- Set for June release, directors hope star Joseph Fiennes will appeal in and out of China
- Story of 1924 Olympic gold winner Eric Liddell interned by Japanese forces in China
- Director says a loosening in China’s censorship made story of Christian missionary passable
In 1981, the British film Chariots of Fire won the Oscars for Best Picture and Best Screenplay for bringing to life the story of two runners at the 1924 Olympics whose athleticism was second only to their religious and political devotion—one of whom, Eric Liddell, was the son of Scottish missionaries to China.
Thirty-five years later and nearly a decade since China hosted its own Olympics, Alibaba Pictures will distribute a film in June starring actor Joseph Fiennes as Liddell after he won gold in Paris and returned to Tianjin to carry on spreading the word of God, only to be interned in a labor camp by occupying Japanese forces.
The release of The Last Race in English or 终极胜利 (Zhōngjí Shènglì, roughly The Final Victory) will bring to a close 10-year journey for co-director Stephen Shin, a Christian, who was long fascinated by the story of the second act of the runner Liddell, who, because he was born and died in China, is considered by some as the nation’s first Olympic medalist.
After Liddell refused to run the 100 meter race he was favored to win in Paris because his heat fell on Sunday, the Christian holy day, he won the gold medal in the 400 meters on another day then returned to his missionary work in China. Liddell eventually became a father figure to fellow prisoners in the internment camp in Shandong province where he died in 1945.
Shin, whose own production company made the film for RMB 80 million ($12.3 million), said that Liddell’s Christianity had made making the film difficult, but that a relaxation in censorship had finally seen it pass.
“Christianity is very sensitive in China,” Shin told China Film Insider on the sidelines of the Beijing International Film Festival. “Everyone knows that it is not easy to bring that message here. But now, luckily, the censorship is quite reasonable. We are not pushing other people to accept Christianity or promoting any religious message.”

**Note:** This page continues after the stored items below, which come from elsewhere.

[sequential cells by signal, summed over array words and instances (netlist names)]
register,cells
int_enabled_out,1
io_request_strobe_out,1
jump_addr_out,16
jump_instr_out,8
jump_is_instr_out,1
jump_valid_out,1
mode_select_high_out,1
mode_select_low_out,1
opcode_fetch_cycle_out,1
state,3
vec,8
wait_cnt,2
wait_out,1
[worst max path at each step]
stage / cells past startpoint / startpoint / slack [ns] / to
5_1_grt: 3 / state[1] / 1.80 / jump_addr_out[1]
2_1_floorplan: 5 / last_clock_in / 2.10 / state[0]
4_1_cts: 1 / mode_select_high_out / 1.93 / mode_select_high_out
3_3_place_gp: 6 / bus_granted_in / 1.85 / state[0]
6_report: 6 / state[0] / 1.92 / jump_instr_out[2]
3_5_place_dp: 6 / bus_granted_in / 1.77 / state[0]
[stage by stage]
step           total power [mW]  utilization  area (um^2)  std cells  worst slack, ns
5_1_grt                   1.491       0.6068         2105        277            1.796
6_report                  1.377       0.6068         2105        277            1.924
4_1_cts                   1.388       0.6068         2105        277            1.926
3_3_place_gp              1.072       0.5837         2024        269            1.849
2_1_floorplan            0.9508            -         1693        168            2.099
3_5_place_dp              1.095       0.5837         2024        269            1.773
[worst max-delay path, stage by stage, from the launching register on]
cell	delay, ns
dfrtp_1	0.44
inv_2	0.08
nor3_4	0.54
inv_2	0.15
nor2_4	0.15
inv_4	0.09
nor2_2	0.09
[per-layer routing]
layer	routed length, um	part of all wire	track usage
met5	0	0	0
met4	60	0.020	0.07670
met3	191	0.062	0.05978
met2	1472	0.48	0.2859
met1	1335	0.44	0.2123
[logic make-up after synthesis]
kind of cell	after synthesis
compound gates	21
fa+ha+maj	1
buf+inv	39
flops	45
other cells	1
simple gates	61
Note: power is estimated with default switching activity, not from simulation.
**config.mk**
```make
export PLATFORM = sky130hd
export DESIGN_NAME = fpgio_port
export DESIGN_NICKNAME = d
export VERILOG_FILES = /design/src/rtl/fpgio_pkg.sv /design/src/rtl/fpgio_pin_filter.sv /design/src/rtl/fpgio_port.sv
export SDC_FILE = /design/constraint.sdc
export NUM_CORES = 1
export LEC_CHECK = 0
export BUFFER_PORTS_ARGS = -buffer_cell sky130_fd_sc_hd__buf_2
export CAP_MARGIN = 30
export CORE_ASPECT_RATIO = 2
export CORE_MARGIN = 2
export CORE_UTILIZATION = 45
export CTS_CLUSTER_DIAMETER = 150
export CTS_CLUSTER_SIZE = 10
export DETAILED_ROUTE_END_ITERATION = 6
export GPL_TIMING_DRIVEN = 0
export PLACE_DENSITY = 0.74
export SLEW_MARGIN = 20
export SYNTH_ARGS = -nofsm -noshare
export SYNTH_HDL_FRONTEND = slang
export SYNTH_SLANG_ARGS = --single-unit
export TNS_END_PERCENT = 5
```
**constraint.sdc**
```tcl
create_clock -name ref_clk_i -period 2.7 [get_ports ref_clk_i]
set_input_delay 0 -clock ref_clk_i [delete_from_list [all_inputs] [get_ports ref_clk_i]]
set_output_delay 0 -clock ref_clk_i [all_outputs]
set_load 0.01 [all_outputs]
```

China is home to tens of millions of Christians—some of whom are part of state-approved churches, while others risk incurring the wrath of the ruling party by attending underground churches. In February, a government campaign to remove Christian crosses from the roofs of churches in Zhejiang province ended in the imprisonment of a defiant pastor at a state-approved church for 14 years. In January, pastor Gu Yuese, who heads up the country’s largest state-approved church, was arrested before being released in early April.
Shin said he first heard of Liddell’s story when he was working in Shanghai in 2008 on business related to the 2008 Beijing Olympics, by which time The Last Race script had been written and revised for almost eight years.
”Luckily, two years ago, it got through censorship and we see ‘Okay, it’s good.’ It’s okay to make this movie [starting] last year,” Shin said. ”We want people to come to China to make movies. It is not so strict as we might think. If you can handle the topic in the right position, it should be okay.”
In an interview with The Daily Mail, actor Fiennes said that “one or two sacrifices” were made to get the film funded but nothing that was cut left “a gaping hole.”
In working on The Last Race Shin also put together a scrapbook and made a documentary about the history of the Weihsien Internment Camp where Liddell was imprisoned and perished after his pregnant wife and their children left for Canada. Shin reconstructed the camp in Shandong and filmed others scenes in Britain, the United States and Canada.
The film, co-directed by Canadian Michael Parker, has Fiennes in the lead as an easily recognizable character the directors hope will have appeal in both the Chinese and global markets. Shin said the box office was not his focus—a good story was.
“I’m thinking, what is the tragedy of human beings? We can not avoid war. But since it happened, we just don’t want to keep every memory of the war, we have to forget something, we have to give love, we have to make friends.”